PELELANGAN AGUNAN DALAM PEMBIAYAAN MUDHARABAH PADA
BANK SYARIAH DITINJAU DARI FATWA DEWAN SYARI’AH NASIONAL
NOMOR 7/DSN-MUI/IV/2000 TENTANG PEMBIAYAAN MUDHARABAH
(QIRADH) DAN KOMPILASI HUKUM EKONOMI SYARIAH

ABSTRAK
JONATHAN SEMBIRING MELIALA
110110100136
Salah satu jenis pembiayaan yang dikeluarkan oleh bank syariah adalah
pembiayaan dengan prinsip mudharabah. Pembiayaan mudharabah adalah
pembiayaan yang dasarnya menggunakan prinsip bagi hasil. Hubungan antara
bank dengan nasabah adalah hubungan mitra kerja, sehingga risiko yang ada
dalam pembiayaan mudharbah ini cukup tinggi. Bank tidak mau mengambil risiko
yang tinggi, sehingga dalam pembiayaan mudharabah bank diberikan
kewenangan untuk mengambil agunan. Bank syariah yang menjalankan
fungsinya dengan prinsip syariah harus patuh kepada fatwa. Fatwa DSN-MUI
mengatakan bahwa pencairan agunan oleh bank diperbolehkan saat mudharib
terbukti melakukan kelalaian terhadap akad. Praktiknya bank syariah melelang
agunan bukan pada saat mudharib terbukti melakukan kelalaian, tetapi pada
semua kondisi kerugian. Berdasarkan uraian di atas, penyususnan skripsi ini
memfokuskan pada bagaimanakah praktik pelelangan agunan menurut Fatwa

DSN-MUI dan KHES dan bagaimanakah akibat hukum terhadap pelelangan
agunan bila mengalami kerugian menurut Fatwa DSN-MUI.
Metode penelitian yang digunakan dalam penulisan ini adalah yuridis
kualitatif. Penulisan ini dilakukan melalui dua tahap, yaitu penelitian kepustakaan
dengan menggunakan data sekunder berupa PeraturanPerundang-Undangan,
literatur dan bahan lain yang terkait.

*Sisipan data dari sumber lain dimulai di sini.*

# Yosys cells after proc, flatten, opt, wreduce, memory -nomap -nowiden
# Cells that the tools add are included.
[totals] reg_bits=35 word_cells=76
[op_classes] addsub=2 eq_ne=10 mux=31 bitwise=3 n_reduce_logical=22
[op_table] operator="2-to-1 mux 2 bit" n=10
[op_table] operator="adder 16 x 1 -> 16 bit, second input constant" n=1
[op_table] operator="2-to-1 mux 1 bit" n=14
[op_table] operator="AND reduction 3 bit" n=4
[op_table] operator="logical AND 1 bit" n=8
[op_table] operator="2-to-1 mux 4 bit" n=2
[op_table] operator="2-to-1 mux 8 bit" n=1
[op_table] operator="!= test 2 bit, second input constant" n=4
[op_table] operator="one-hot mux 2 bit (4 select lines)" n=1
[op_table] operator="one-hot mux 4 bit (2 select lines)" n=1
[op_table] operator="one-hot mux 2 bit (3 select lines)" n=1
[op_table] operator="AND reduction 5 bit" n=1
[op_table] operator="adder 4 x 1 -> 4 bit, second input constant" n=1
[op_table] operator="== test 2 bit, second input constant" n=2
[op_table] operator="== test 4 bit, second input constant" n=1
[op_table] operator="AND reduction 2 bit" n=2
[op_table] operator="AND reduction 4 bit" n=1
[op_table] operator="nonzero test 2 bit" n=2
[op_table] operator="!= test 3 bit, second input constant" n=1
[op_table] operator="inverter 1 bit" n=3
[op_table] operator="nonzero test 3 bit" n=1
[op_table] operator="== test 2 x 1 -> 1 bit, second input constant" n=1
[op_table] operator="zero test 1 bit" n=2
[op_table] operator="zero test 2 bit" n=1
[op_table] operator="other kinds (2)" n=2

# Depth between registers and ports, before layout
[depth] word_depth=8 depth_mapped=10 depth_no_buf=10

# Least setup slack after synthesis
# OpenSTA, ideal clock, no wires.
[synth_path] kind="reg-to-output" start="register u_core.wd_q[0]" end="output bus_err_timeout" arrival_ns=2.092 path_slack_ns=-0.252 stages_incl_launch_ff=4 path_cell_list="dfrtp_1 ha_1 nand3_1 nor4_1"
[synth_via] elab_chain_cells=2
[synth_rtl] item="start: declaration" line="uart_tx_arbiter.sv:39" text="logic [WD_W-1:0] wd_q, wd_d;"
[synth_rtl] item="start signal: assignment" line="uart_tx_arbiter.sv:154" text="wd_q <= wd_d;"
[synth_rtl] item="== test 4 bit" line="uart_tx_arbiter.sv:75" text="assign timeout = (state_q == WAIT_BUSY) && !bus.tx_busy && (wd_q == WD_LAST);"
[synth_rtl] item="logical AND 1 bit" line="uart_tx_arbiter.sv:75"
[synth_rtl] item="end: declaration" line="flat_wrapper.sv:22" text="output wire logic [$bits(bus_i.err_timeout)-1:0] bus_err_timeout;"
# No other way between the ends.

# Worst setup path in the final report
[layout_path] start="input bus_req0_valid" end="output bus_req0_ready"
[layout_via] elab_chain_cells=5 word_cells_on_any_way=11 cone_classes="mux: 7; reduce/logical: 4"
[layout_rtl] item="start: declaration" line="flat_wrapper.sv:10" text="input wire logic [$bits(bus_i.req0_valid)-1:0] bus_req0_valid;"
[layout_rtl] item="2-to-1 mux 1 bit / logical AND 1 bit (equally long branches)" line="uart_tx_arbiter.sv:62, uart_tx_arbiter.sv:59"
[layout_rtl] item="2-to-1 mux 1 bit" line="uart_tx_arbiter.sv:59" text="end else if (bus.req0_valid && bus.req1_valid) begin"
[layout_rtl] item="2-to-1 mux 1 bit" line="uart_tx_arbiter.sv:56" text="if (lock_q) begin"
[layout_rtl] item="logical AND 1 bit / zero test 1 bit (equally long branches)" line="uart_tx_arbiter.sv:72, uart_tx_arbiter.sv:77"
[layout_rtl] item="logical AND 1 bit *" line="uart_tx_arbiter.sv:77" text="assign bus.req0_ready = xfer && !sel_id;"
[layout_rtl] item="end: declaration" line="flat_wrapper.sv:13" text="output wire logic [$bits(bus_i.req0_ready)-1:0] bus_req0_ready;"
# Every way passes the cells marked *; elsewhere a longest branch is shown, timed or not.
--- src/rtl/mult_pkg.sv ---
// mult_pkg: shared types and defaults for the shift-add multiplier controller.
//   state_t    - controller FSM states (IDLE, LOAD, RUN, DONE)
//   N_BITS_DEF - default operand width (also the iterations per multiply)
package mult_pkg;

    localparam int N_BITS_DEF = 16;

    typedef enum logic [1:0] {
        IDLE = 2'd0,
        LOAD = 2'd1,
        RUN  = 2'd2,
        DONE = 2'd3
    } state_t;

endpackage

--- src/rtl/mult_iter_cnt.sv ---
// mult_iter_cnt: iteration counter plus datapath count_check cross-check.
// Ports:
//   clk, reset (async, active-low)
//   clear       - zero the counter (operand load cycle)
//   inc         - advance the counter by one (each issued strobe)
//   chk_en      - compare count_check against our own terminal this cycle
//   count_check - datapath counter terminal flag
//   terminal    - counter sits at N_BITS-1 (last iteration)
//   err         - sticky: datapath terminal disagreed with ours
module mult_iter_cnt
    import mult_pkg::*;
#(
    parameter int N_BITS = N_BITS_DEF,
    parameter int CNT_W  = $clog2(N_BITS)
) (
    input  logic clk,
    input  logic reset,
    input  logic clear,
    input  logic inc,
    input  logic chk_en,
    input  logic count_check,
    output logic terminal,
    output logic err
);

    logic [CNT_W-1:0] cnt;

    always_ff @(posedge clk or negedge reset) begin
        if (!reset)     cnt <= '0;
        else if (clear) cnt <= '0;
        else if (inc)   cnt <= cnt + 1'b1;
    end

    assign terminal = (cnt == CNT_W'(N_BITS - 1));

    // Datapath must flag terminal on exactly our last iteration: a late
    // flag and an early flag are both mismatches. Cleared only by reset.
    always_ff @(posedge clk or negedge reset) begin
        if (!reset)                                err <= 1'b0;
        else if (chk_en && (terminal != count_check)) err <= 1'b1;
    end

endmodule

--- src/rtl/mult_controller.sv ---
// mult_controller: sequencing FSM for an iterative shift-add multiplier.
// Ports:
//   clk, reset (async, active-low)
//   start       - begin a multiply (sampled in IDLE only)
//   mplier_lsb  - bit 0 of the datapath's shifting multiplier
//   mplier_zero - datapath multiplier register is all-zero
//   count_check - datapath counter terminal flag (cross-checked -> err)
//   ack         - consumer took the product (sampled in DONE only)
//   load_words  - operand load strobe (LOAD)
//   add_shift   - accumulate-and-shift strobe (RUN, lsb=1)
//   shift       - shift-only strobe (RUN, lsb=0)
//   ready       - idle, accepting start
//   done        - product valid, held until ack
//   err         - sticky iteration mismatch
// Build option: define MULT_EARLY_TERM_EN to leave RUN as soon as the
// multiplier register is zero (no strobe that cycle, no count_check check).
module mult_controller
    import mult_pkg::*;
#(
    parameter int N_BITS = N_BITS_DEF,
    parameter int CNT_W  = $clog2(N_BITS)
) (
    input  logic clk,
    input  logic reset,
    input  logic start,
    input  logic mplier_lsb,
    input  logic mplier_zero,
    input  logic count_check,
    input  logic ack,
    output logic load_words,
    output logic add_shift,
    output logic shift,
    output logic ready,
    output logic done,
    output logic err
);

    state_t state_q, state_d;
    logic   cnt_clear, cnt_inc, chk_en, terminal, early_term;

`ifdef MULT_EARLY_TERM_EN
    assign early_term = mplier_zero;
`else
    logic unused_mplier_zero;
    assign early_term         = 1'b0;
    assign unused_mplier_zero = mplier_zero;
`endif

    always_ff @(posedge clk or negedge reset) begin
        if (!reset) state_q <= IDLE;
        else        state_q <= state_d;
    end

    // Strobes depend on state, mplier_lsb (and mplier_zero when early
    // termination is built in); start/ack only steer next state.
    always_comb begin
        state_d    = state_q;
        load_words = 1'b0;
        add_shift  = 1'b0;
        shift      = 1'b0;
        cnt_clear  = 1'b0;
        cnt_inc    = 1'b0;
        chk_en     = 1'b0;
        case (state_q)
            IDLE: if (start) state_d = LOAD;
            LOAD: begin
                load_words = 1'b1;
                cnt_clear  = 1'b1;
                state_d    = RUN;
            end
            RUN: begin
                if (early_term) begin
                    state_d = DONE;
                end else begin
                    add_shift = mplier_lsb;
                    shift     = ~mplier_lsb;
                    cnt_inc   = 1'b1;
                    chk_en    = 1'b1;
                    if (terminal) state_d = DONE;
                end
            end
            DONE: if (ack) state_d = IDLE;
            default: state_d = IDLE;
        endcase
    end

    assign ready = (state_q == IDLE);
    assign done  = (state_q == DONE);

    mult_iter_cnt #(
        .N_BITS (N_BITS),
        .CNT_W  (CNT_W)
    ) u_iter_cnt (
        .clk         (clk),
        .reset       (reset),
        .clear       (cnt_clear),
        .inc         (cnt_inc),
        .chk_en      (chk_en),
        .count_check (count_check),
        .terminal    (terminal),
        .err         (err)
    );

endmodule

--- config.mk ---
export PLATFORM = sky130hd
export DESIGN_NAME = mult_controller
export DESIGN_NICKNAME = d
export VERILOG_FILES = /design/src/rtl/mult_pkg.sv /design/src/rtl/mult_iter_cnt.sv /design/src/rtl/mult_controller.sv
export SDC_FILE = /design/constraint.sdc
export NUM_CORES = 1
export LEC_CHECK = 0
export ABC_CLOCK_PERIOD_IN_PS = 2009
export CELL_PAD_IN_SITES_DETAIL_PLACEMENT = 0
export CELL_PAD_IN_SITES_GLOBAL_PLACEMENT = 2
export CORE_AREA = 2 2 43 45
export CTS_BUF_LIST = sky130_fd_sc_hd__clkbuf_4
export DETAILED_ROUTE_END_ITERATION = 12
export DIE_AREA = 0 0 45 47
export MAX_ROUTING_LAYER = met4
export PLACE_DENSITY = 0.85
export SYNTH_ARGS = -nofsm -noshare
export SYNTH_HDL_FRONTEND = slang
export SYNTH_SLANG_ARGS = --single-unit
--- constraint.sdc ---
create_clock -name clk -period 2.01 [get_ports clk]
set_clock_uncertainty 0.1 [all_clocks]
set_input_delay 0.402 -clock clk [delete_from_list [all_inputs] [get_ports clk]]
set_output_delay 0.402 -clock clk [all_outputs]
set_load 0.005 [all_outputs]
* Yosys cells after proc, flatten, opt, wreduce, memory -nomap -nowiden *
Cells that the tools add are included.

storage, ports and cells
  flip-flop bits (word level) = 7
  bits in latches = 0
  memory bits (writable) = 0
  memory bits (read-only) = 0
  input bits = 7
  output and inout bits = 6
  logic and storage cells = 27
  memories kept = 0

operators by class
  add/sub/neg operators = 1
  multipliers = 0
  divide/modulo/power cells = 0
  $lt $le $gt $ge = 0
  eq/ne operators = 8
  shift operators = 0
  muxes and demuxes = 10
  bitwise logic cells = 1
  reductions and logical operators = 4

operators by type and width
  cell                   count
  $mux W4                2
  $pmux W2 S4            1
  $mux W2                3
  $add A4 B1 Y4 const B  1
  $eq A2 B2 Y1 const B   2
  $eq A4 B4 Y1 const B   1
  $mux W1                4
  $ne A2 B2 Y1 const B   2
  $reduce_and A3 Y1      1
  $eq A2 B1 Y1 const B   1
  $logic_not A2 Y1       1
  $ne A2 B1 Y1 const B   1
  $reduce_bool A2 Y1     1
  $logic_and A1 B1 Y1    1
  $ne A1 B1 Y1           1
  $not A1 Y1             1

* Longest topological paths before layout *
Gate-level depths: netlist of the first run.

  depth in word-level cells = 4
  mapped depth = 5
  mapped depth without buffers = 5

* Cells and area by module *
Synthesis of the first run repeated with hierarchy kept, for this count alone.

second synthesis, totals
  cells, all modules = 37
  area, all modules = 412.9 sq um

by module, submodules not included
  module           instances  cells an instance  area an instance (sq um)  sequential area each (sq um)
  mult_iter_cnt    1          19                 234.0                     125.1
  mult_controller  1          18                 178.9                     50.0

* Worst setup path before layout of the first run *
Ideal clock, no wire load.

  path kind = register to register
  from = reg state_q[0]
  to = reg state_q[1]
  setup time = 0.128 ns
  data arrival time = 1.362 ns
  data required time = 1.782 ns
  slack = 0.421 ns
  stages on the path, launching flop included = 5
  path buffers = 0
  period minus slack after synthesis = 1.589 ns
  path through = dfrtp_1 inv_1 ha_1 a222oi_1 mux2_1

between the ends
  cells in the longest elaborated chain, start to end = 3
  elaborated cells between the ends (all ways) = 9
  classes of those cells = 6 x eq/ne; 1 x mux; 2 x reduce/logical

ends and longest elaborated chain
  item                         RTL line               RTL
  start: declaration           mult_controller.sv:38  state_t state_q, state_d;
  start signal: assignment     mult_controller.sv:51  else state_q <= state_d;
  $logic_not A2 Y1 *           n/a
  net ready                    mult_controller.sv:33  output logic ready,
  $ne A2 B2 Y1 (no line)       n/a
  $reduce_and A3 Y1 (no line)  n/a

The timed path passes the listed nets; every way through them passes the cells marked *.
A chain may end at the register's enable or synchronous reset.

* Final worst setup path of the first run *
  from = reg state_q[1]
  to = out ready

between the ends
  cells in the longest elaborated chain, start to end = 1

ends and longest elaborated chain
  item              RTL line               RTL
  $logic_not A2 Y1  mult_controller.sv:87  assign ready = (state_q == IDLE);
  end: declaration  mult_controller.sv:33

No other way between the ends.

Serta menggunakan penelitian dengan
metode wawancara untuk memperoleh data primer dan selanjutnya dianalisis
secara yuridis kualitatif, dan penelitian ini didasarkan pada asas-asas hukum dan
norma-norma hukum.
Berdasarkan penelitian ini ditemukan bahwa, praktik pelelangan agunan
menurut Fatwa DSN-MUI adalah saat mudharib terbukti secara sah melakukan
kelalaian dan tindakan-tindakan yang menyimpang dari akad yang telah
diperjanjanjikan sebelumnya antara bank dengan nasabah dan kedua, akibat
hukum dari pelelangan agunan yang tidak sesuai dengan Fatwa dan KHES
maka dapat dibatalkan dan tidak berlaku.